Gratitude brought Sally to her feet. “Thank you, Mr. Barr! You’ve been wonderful! It won’t be so hard for me to be away at school if I know that David is in school, too. I wrote him tonight, but I’ll tear it up and write a new letter, telling him all about everything and how happy I am that he’s free of those awful charges—”
“No, Sally,” Barr interrupted, frowning. “Your mother and I are agreed that you must not write to young Nash, that there must be no thought of an engagement—”
“Not write to David?” Sally, echoed blankly. “I love David, Mr. Barr, and I always will. It’s not fair to ask me to promise not to write to him.”
“I already have his promise not to write to you,” Barr told her implacably. “He understands the situation, agrees with your mother and me that your past must be forgotten as quickly as possible. You are entering upon a new life tomorrow when you leave for Virginia with me, a life that will be totally different from David Nash’s. You will—though you don’t seem to realize it—be an heiress to great wealth some day—”
“You told him that!” Sally accused him hotly. “You told him he’d be a fortune-hunter if he tried to marry me when I’m of age! Oh, you’re not fair! You have no right to turn David against me, when I love him as I do—”
“You’re only sixteen, Sally!” Barr cut in sternly, “You don’t know the meaning of the word love—”
“Please, Court,” Enid begged, her own face white and drawn with pity for Sally. “Please let me handle this myself. Sally is overwrought now, nervously exhausted. Come along to bed now, darling,” she coaxed, her little hands upon Sally’s shoulders. “Let Mother tuck you up and sing you a lullaby.
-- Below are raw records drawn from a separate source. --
**src/rtl/core/adsr_pkg.sv**
```systemverilog
// Shared types and constants for the ADSR envelope level pipeline.
package adsr_pkg;

    localparam int LVL_W    = 16;
    localparam int DUR_W    = 24;
    localparam int PH_BITS  = 31;
    localparam int QUO_W    = 32;
    localparam int NUM_W    = DUR_W + PH_BITS;
    localparam int MULT_W   = DUR_W + LVL_W;
    localparam int ADDR_W   = 5;
    localparam int DATA_W   = 32;

    localparam logic [LVL_W-1:0] FULL_LEVEL = 16'h8000;

    localparam logic [DUR_W-1:0] RST_ATTACK  = 24'd480;
    localparam logic [DUR_W-1:0] RST_DECAY   = 24'd4800;
    localparam logic [LVL_W-1:0] RST_SUSTAIN = 16'd22938;
    localparam logic [DUR_W-1:0] RST_RELEASE = 24'd9600;

    typedef enum logic [2:0] {
        REG_ATTACK  = 3'd0,
        REG_DECAY   = 3'd1,
        REG_SUSTAIN = 3'd2,
        REG_RELEASE = 3'd3,
        REG_CURVE   = 3'd4
    } t_reg_idx;

    typedef struct packed {
        logic [DUR_W-1:0] attack;
        logic [DUR_W-1:0] decay;
        logic [LVL_W-1:0] sustain;
        logic [DUR_W-1:0] rel_ticks;
        logic             quad;
    } t_cfg;

    // How the divider quotient turns into a level at the end of the pipe.
    typedef struct packed {
        logic             quad;
        logic             zero;
        logic             add;
        logic [LVL_W-1:0] base;
        logic [LVL_W-1:0] mul;
    } t_side;

    typedef struct packed {
        logic [DUR_W-1:0] rem;
        logic [QUO_W-1:0] work;
        logic [DUR_W-1:0] den;
        t_side            side;
    } t_div;

endpackage

```
**src/rtl/core/adsr_front.sv**
```systemverilog
// Front stages: phase decode and divider operand setup.
module adsr_front #(
    parameter int TIME_BITS = 32
) (
    input  logic                 i_clk,
    input  logic                 i_rst_n,
    input  logic                 i_valid,
    input  logic [TIME_BITS-1:0] i_start,
    input  logic [TIME_BITS-1:0] i_stop,
    input  logic [TIME_BITS-1:0] i_now,
    input  adsr_pkg::t_cfg       i_cfg,
    output logic                 o_valid,
    output adsr_pkg::t_div       o_div
);

    localparam int CW = (TIME_BITS > adsr_pkg::DUR_W) ? TIME_BITS : adsr_pkg::DUR_W;

    logic                 r_v1, r_v2, r_v3;
    logic [TIME_BITS-1:0] r_start1, r_stop1, r_now1;
    logic                 r_before2, r_held2;
    logic [TIME_BITS-1:0] r_t2, r_r2;
    logic [adsr_pkg::DUR_W-1:0] r_x3, r_len3;
    adsr_pkg::t_side      r_side3;
    adsr_pkg::t_div       r_div4;
    logic                 r_v4;

    logic                 n_before, n_held;
    logic [TIME_BITS-1:0] n_t, n_r;
    logic [CW-1:0]        w_t, w_r, w_d;
    logic [adsr_pkg::LVL_W-1:0] w_sus, w_gap;
    logic [adsr_pkg::DUR_W-1:0] n_x, n_len;
    adsr_pkg::t_side      n_side;
    logic [adsr_pkg::MULT_W-1:0] w_prod;
    logic [adsr_pkg::DUR_W-1:0]  w_rest;
    logic [adsr_pkg::NUM_W-1:0]  w_num;
    adsr_pkg::t_div       n_div;

    // Stage 2: ordering of the ticks
    always_comb begin
        n_before = r_now1 < r_start1;
        n_held   = (r_stop1 == '0) || (r_stop1 > r_now1);
        n_t      = r_now1 - r_start1;
        n_r      = r_now1 - r_stop1;
    end

    // Stage 3: pick the phase
    always_comb begin
        w_t   = CW'(r_t2);
        w_r   = CW'(r_r2);
        w_d   = w_t - CW'(i_cfg.attack);
        w_sus = (i_cfg.sustain > adsr_pkg::FULL_LEVEL) ? adsr_pkg::FULL_LEVEL : i_cfg.sustain;
        w_gap = adsr_pkg::FULL_LEVEL - w_sus;
        n_x         = '0;
        n_len       = adsr_pkg::DUR_W'(1);
        n_side.quad = i_cfg.quad;
        n_side.zero = 1'b1;
        n_side.add  = 1'b1;
        n_side.base = '0;
        n_side.mul  = '0;
        priority if (r_before2) begin
            n_side.base = '0;
        end else if (r_held2) begin
            if (w_t < CW'(i_cfg.attack)) begin
                // Squared attack rises with t, so hand L-t to the (L-x) dividend
                n_x         = i_cfg.quad ? (i_cfg.attack - adsr_pkg::DUR_W'(w_t))
                                         : adsr_pkg::DUR_W'(w_t);
                n_len       = i_cfg.attack;
                n_side.zero = 1'b0;
                n_side.mul  = adsr_pkg::FULL_LEVEL;
            end else if (w_d < CW'(i_cfg.decay)) begin
                n_x         = adsr_pkg::DUR_W'(w_d);
                n_len       = i_cfg.decay;
                n_side.zero = 1'b0;
                n_side.mul  = w_gap;
                n_side.add  = i_cfg.quad;
                n_side.base = i_cfg.quad ? w_sus : adsr_pkg::FULL_LEVEL;
            end else begin
                n_side.base = w_sus;
            end
        end else begin
            if (w_r < CW'(i_cfg.rel_ticks)) begin
                n_x         = adsr_pkg::DUR_W'(w_r);
                n_len       = i_cfg.rel_ticks;
                n_side.zero = 1'b0;
                n_side.mul  = w_sus;
                n_side.add  = i_cfg.quad;
                n_side.base = i_cfg.quad ? '0 : w_sus;
            end
        end
    end

    // Stage 4: dividend is x*M for linear ramps, (L-x)<<31 for squared ones
    always_comb begin
        w_prod = adsr_pkg::MULT_W'(r_x3) * adsr_pkg::MULT_W'(r_side3.mul);
        w_rest = r_len3 - r_x3;
        w_num  = r_side3.quad ? (adsr_pkg::NUM_W'(w_rest) << adsr_pkg::PH_BITS)
                              : adsr_pkg::NUM_W'(w_prod);
        n_div.rem  = adsr_pkg::DUR_W'(w_num[adsr_pkg::NUM_W-1:adsr_pkg::QUO_W]);
        n_div.work = w_num[adsr_pkg::QUO_W-1:0];
        n_div.den  = r_len3;
        n_div.side = r_side3;
    end

    always_ff @(posedge i_clk) begin
        if (!i_rst_n) begin
            r_v1 <= 1'b0;
            r_v2 <= 1'b0;
            r_v3 <= 1'b0;
            r_v4 <= 1'b0;
        end else begin
            r_v1 <= i_valid;
            r_v2 <= r_v1;
            r_v3 <= r_v2;
            r_v4 <= r_v3;
        end
        r_start1  <= i_start;
        r_stop1   <= i_stop;
        r_now1    <= i_now;
        r_before2 <= n_before;
        r_held2   <= n_held;
        r_t2      <= n_t;
        r_r2      <= n_r;
        r_x3      <= n_x;
        r_len3    <= n_len;
        r_side3   <= n_side;
        r_div4    <= n_div;
    end

    assign o_valid = r_v4;
    assign o_div   = r_div4;

endmodule

```
**config.mk**
```make
export PLATFORM = sky130hd
export DESIGN_NAME = adsr_front
export DESIGN_NICKNAME = d
export VERILOG_FILES = /design/src/rtl/core/adsr_pkg.sv /design/src/rtl/core/adsr_front.sv
export SDC_FILE = /design/constraint.sdc
export NUM_CORES = 2
export LEC_CHECK = 0
export BUFFER_PORTS_ARGS = -buffer_cell sky130_fd_sc_hd__buf_2
export CORE_AREA = 8 8 192 285
export CTS_BUF_LIST = sky130_fd_sc_hd__clkbuf_8
export CTS_CLUSTER_SIZE = 20
export DETAILED_ROUTE_END_ITERATION = 10
export DIE_AREA = 0 0 200 293
export MAX_ROUTING_LAYER = met4
export PLACE_DENSITY = 0.8
export SYNTH_ARGS = -nofsm -noshare
export SYNTH_HDL_FRONTEND = slang
export SYNTH_SLANG_ARGS = --single-unit
```
**constraint.sdc**
```tcl
create_clock -name i_clk -period 17.32 [get_ports i_clk]
set_input_delay 0.866 -clock i_clk [delete_from_list [all_inputs] [get_ports i_clk]]
set_output_delay 0.866 -clock i_clk [all_outputs]
set_load 0.01 [all_outputs]
```
==> results_dict.tcl <==
set metrics [dict create \
    first_iter_violations 1410 \
    hold_buffers 0 \
    place_congestion 0.993 \
    period_share_pct 43.5 \
    clk_pin_slew_ps 70 \
    synth_edf_count 0 \
    cp_data_required_time_ps 17850 \
    track_usage_pct 30.8 \
    clock_path_buffers 3 \
    ctsResizeCount 0 \
    setup_tns_ps 0 \
    synth_flop_cell "dfxtp_1" \
    rows 101 \
    num_vias 24675 \
    viasPerCell 5.67 \
    worstPathArrival_ps 8060 \
    synth_top_area_share_pct 24.2 \
    rsz0062_at_grt "no" \
    yosysTopAreaCell "dfxtp_1" \
    worst_pin_slew_ps 1070 \
    synthToLayoutAreaGrowth_pct 10.8 \
    finalHoldViolations 0 \
    wl_per_cell_um 20.2 \
    synth_area_mm2 0.0300 \
    max_slew_margin_pct 28.1 \
    fin_crit_ps 7530 \
    synth.most_common_cell "inv_1" \
    fmax_ghz 0.133 \
    drive_gt1_share_pct 12.3 \
    instances_no_fill 4352 \
    yosys-top-cells-area "dfxtp_1 (24%), fa_1 (21%), ha_1 (12%)" \
    io_buffer_count 302 \
    io_pins 304 \
    maxSlewViolCount 0 \
    placed_area_mm2 0.0320 \
    hp-class "input port to register" \
    start_kind "register" \
    overflow 0 \
    status "complete, no violations" \
    antenna_left 0 \
    place_ws_ps 9860 \
    ys_seq_elements 363 \
    p_leak_nw 16.8 \
    synth_warnings 0 \
    ir_drop_mv 0.0804 \
    cts-root-buf "clkbuf_8" \
    cp_max_fo 25 \
    die_h_um 293 \
    final_nets 4418 \
    cts_tree "built" \
    ff2ff_path_depth 24 \
    holdPathStages 1 \
    wl_um 88000 \
    synth_cell_types 78 \
    maxCapViolCount 0 \
    syn_inst 3377 \
    crit_path_end_kind "register" \
    grt_start_max_net_pins 51 \
    worst_slack_ps 9790 \
    core-area_mm2 0.0504 \
    n_fill_cell 4310 \
    grt_pass1_vias 26233 \
    first_pass_iters 6 \
    skew_ps 44.2 \
    cts-buffers-inserted 55 \
    drc 0 \
    avgSynthCellArea_um2 8.89 \
    cts_setup_buffers 0 \
    synthArstFlopShare_pct 0 \
    cts_sinks 363 \
    fin_area_mm2 0.0332 \
    antenna_found_initial 12 \
    dpl.cell_count 4238 \
    dp_hpwl_um 70900 \
    powerDensity_mw_per_mm2 75.3 \
    critPathKind "register to register" \
    grt_pass1_wl_um 136000 \
    htree_num_levels 2 \
    die-area_mm2 0.0586 \
    yosys-top-cells-count "inv_1 (543), dfxtp_1 (363), nand2_1 (318)" \
    setup_viol 0 \
    die_width_um 200 \
    insertion_delay_ps 670 \
    syn_nets 4169 \
    initial_core_util_pct 59.5 \
    seq_area_frac_synth_pct 24.2 \
]
## power by group
group          leakage (nW)  internal [mW]  total [mW]  switching [mW]
combinational          13.1          0.302       0.745           0.443
clock                 0.643          0.421       0.773           0.352
sequential             3.00          0.914       0.985          0.0714
total                  16.8           1.64        2.50           0.867
## state kept, by name, indices dropped and copies added (netlist names)
| signal | flops |
|---|---|
| r_v2 | 1 |
| r_v1 | 1 |
| r_r2 | 32 |
| r_len3 | 24 |
| o_valid | 1 |
| r_stop1 | 32 |
| r_t2 | 32 |
| n_div | 35 |
| o_div | 114 |
| r_start1 | 32 |
| r_v3 | 1 |
| r_before2 | 1 |
| r_now1 | 32 |
| r_x3 | 24 |
| r_held2 | 1 |
## final timing paths
| path | endpoint | startpoint | slack [ps] |
|---|---|---|---|
| max | o_div[98] | n_div[1] | 9790 |
| min | r_now1[29] | i_now[29] | 310 |
| max reg2reg | o_div[98] | n_div[1] | 9790 |
| min reg2reg | o_div[31] | n_div[31] | 330 |
## area by class of cell
cell class / count / area (µm²) / area share, %
Inverter: 545 / 2050 / 6.15
Antenna cell: 13 / 32.5 / 0.0979
Timing Repair Buffer: 325 / 1680 / 5.07
Sequential cell: 363 / 7270 / 21.9
Tap cell: 669 / 837 / 2.52
Clock inverter: 32 / 270 / 0.813
Multi-Input combinational cell: 2336 / 20100 / 60.6
Clock buffer: 69 / 950 / 2.86
## critical path, stage by stage (launching register included)
cell and delay (ps):
dfxtp_1 910, nand2_1 180, fa_1 580, inv_1 60
fa_1 520, inv_1 50, fa_1 490, inv_1 60
fa_1 480, fa_1 490, inv_1 50, fa_1 470
inv_1 40, ha_1 340, a21o_1 210, a21oi_1 150
o21bai_1 80, a21o_1 170, a221o_1 460, a31oi_1 400
o21ai_0 340, a221o_1 430, a21oi_1 190, xnor2_1 130
o21ai_0 90
## kinds of logic (layout without fill, tap and decap cells)
| group | after synthesis | after routing | synth area share [%] |
|---|---|---|---|
| DFF | 363 | 363 | 24.2 |
| adders and majority gates | 604 | 604 | 33.0 |
| other | 1 | 14 | 0.0125 |
| buffers and inverters | 678 | 971 | 8.69 |
| xor gates and xnor gates | 142 | 142 | 4.14 |
| and+or+nand+nor | 944 | 944 | 15.2 |
| AOI/OAI and AO/OA | 608 | 608 | 13.5 |
| muxes | 37 | 37 | 1.24 |
## placed cells by master, fill, tap and decap left out, drive strengths merged, types with 83 or more instances in the layout
master    n
and2    176
nor2    190
o21ai    98
ha      293
a21oi   167
dfxtp   363
a21o     83
nand2   321
buf     325
xnor2    92
fa      311
inv     551
## routing by layer
layer	global-route usage, %	vias up	part of all wire, %
li1	-	11502	-
met4	21.0	0	7.6
met1	29.7	11766	33
met3	5.08	353	6.8
met5	-	-	0
met2	55.3	1054	52
## metrics by stage
| stage | util (%) | total power [mW] | hold slack, ps |
|---|---|---|---|
| after floorplan | - | 1.50 | 310 |
| after global placement | 63.4 | 1.72 | 310 |
| after detailed placement | 63.4 | 1.73 | 312 |
| after CTS | 65.9 | 2.51 | 275 |
| after global routing | 65.9 | 2.64 | 282 |
| final | 65.9 | 2.50 | 315 |
(Power assumes the default switching activity.)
I’m not going to be cheated of that experience even if my baby is bigger than I am.”
Fresh tears gushed into Sally’s eyes, and she allowed herself to be led away. At the door she paused:
“Good night, Mr. Barr. I—I don’t want you to think I don’t appreciate what you’ve done for me—and David—and what you’re going to do for me. I do think you’re good and that you want to be kind to me, but I know you’re making a mistake about David and me. I am young, but I know I love David and that I’ll never want to marry anyone else.”
Courtney Barr flushed and looked embarrassed. “Thank you, Sally. I’m sure we’ll be friends. I want to be. I expect to take my duty as your father very seriously, to try to make you happy. As for David, time has a way of settling things if we only give it a chance. By the way, my dear,” he added hastily as Sally was about to pass on into her bedroom with her mother, “I think it will be wiser if your mother does not accompany us to Virginia. I will arrange for you to board with my relatives in Virginia until school opens this fall. They will be glad, for a consideration, to do and say anything I wish them to in regard to you, and we must begin immediately to take every precaution to protect your mother.”